Sensitive parliament communications handed to contractor without security clearance

Sensitive parliament communications handed to contractor without security clearance

A tranche of 100,000 emails containing sensitive communications between politicians, parliament staff, security officers and others was handed to a third party that did not have a security clearance for it, the Department of Parliamentary Services (DPS) has admitted.

The communications were handed to law firm HWL Ebsworth in the same year it fell victim to a Russia-linked hack.

But despite assuring senators in October that the external contractor had been cleared to receive the emails, DPS secretary Jaala Hinchcliffe has now admitted that was not correct, conceding the mistake in a letter to senators late last week.

The department admitted a contractor with data forensics group Transperfect Legal, who HWL Ebsworth brought in to conduct searches of parliamentary inboxes, did not have the necessary clearance.

Liberal senator James McGrath said it was an extraordinary failure of leadership and judgement.

"We have a situation where an individual, without the required security clearance, was given access to highly sensitive data relating to the safety and security of everyone who works at Parliament House — without a second thought," Senator McGrath said.

"In my 11 years in the parliament I have never seen such blatant negligence."

Senator McGrath said the now-secretary, Jaala Hinchcliffe, and Senate president Sue Lines had "serious questions to answer".

In 2023 Ms Hinchcliffe ordered the surrender of all emails, Microsoft Office files and Teams chats in relation to an investigation into senior staff, including then-secretary Rob Stefanic.

HWL Ebsworth was hit in a hack that same year.

However the department asserts the communications were not held on HWL Ebworth's servers but instead on Transperfect's servers and says no privileged material was handed to investigators.

DPS did not verify clearance, emails not returned until last week

During Senate estimates questioning in October, Ms Hinchcliffe told senators the contractor had a "negative vetting 1" clearance, which permitted ongoing access to "Secret" classified resources and temporary access to "Top Secret" resources in certain circumstances.

But in a letter to the Senate committee last night, Ms Hinchliffe said she had been advised by the department's lawyers that the Transperfect contractor had never held that clearance, and that DPS had not attempted to verify that at the time.

Ms Hinchcliffe also confirmed to senators that sensitive data was not handed back to the department until Thursday of last week.

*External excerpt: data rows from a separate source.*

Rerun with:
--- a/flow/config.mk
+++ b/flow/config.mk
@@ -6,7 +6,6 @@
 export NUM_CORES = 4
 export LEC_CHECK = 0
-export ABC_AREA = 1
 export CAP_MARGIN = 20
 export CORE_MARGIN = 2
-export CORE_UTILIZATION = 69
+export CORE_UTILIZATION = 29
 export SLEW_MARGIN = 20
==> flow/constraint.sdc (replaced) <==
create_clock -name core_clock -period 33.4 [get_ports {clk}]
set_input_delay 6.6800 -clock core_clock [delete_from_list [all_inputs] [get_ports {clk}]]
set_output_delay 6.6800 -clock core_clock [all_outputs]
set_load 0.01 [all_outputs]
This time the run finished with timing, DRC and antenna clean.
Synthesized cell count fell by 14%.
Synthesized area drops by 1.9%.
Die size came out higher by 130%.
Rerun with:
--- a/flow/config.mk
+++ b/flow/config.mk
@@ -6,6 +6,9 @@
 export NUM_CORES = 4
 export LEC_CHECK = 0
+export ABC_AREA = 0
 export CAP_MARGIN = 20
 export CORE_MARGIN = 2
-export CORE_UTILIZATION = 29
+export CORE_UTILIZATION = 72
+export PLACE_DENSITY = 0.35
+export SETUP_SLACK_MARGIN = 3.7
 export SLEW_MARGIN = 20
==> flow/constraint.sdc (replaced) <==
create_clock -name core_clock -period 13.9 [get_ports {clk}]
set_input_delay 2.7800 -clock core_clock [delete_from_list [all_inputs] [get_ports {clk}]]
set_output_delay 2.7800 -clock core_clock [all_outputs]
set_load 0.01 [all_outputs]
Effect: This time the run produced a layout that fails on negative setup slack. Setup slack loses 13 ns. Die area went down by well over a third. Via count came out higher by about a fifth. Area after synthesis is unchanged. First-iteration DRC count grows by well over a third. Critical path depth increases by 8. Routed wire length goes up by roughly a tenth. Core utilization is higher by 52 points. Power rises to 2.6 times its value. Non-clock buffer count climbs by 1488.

"We are extremely disappointed we were provided incorrect information," Ms Hinchcliffe told senators this morning.

While the exact contents of the communications handed to HWL Ebsworth are not known, parliamentarians have said examples of the data likely to be held by DPS includes material related to national security, confidential correspondence with ministers and parliamentarians, and sensitive security arrangements related to Parliament House.

The National Anti-Corruption Commission (NACC) is continuing a related investigation into the Department of Parliament Services, and it conducted a raid of DPS offices in parliament last year.

The NACC has not detailed the nature of that investigation, except to say that it does not relate to any current or former parliamentarians.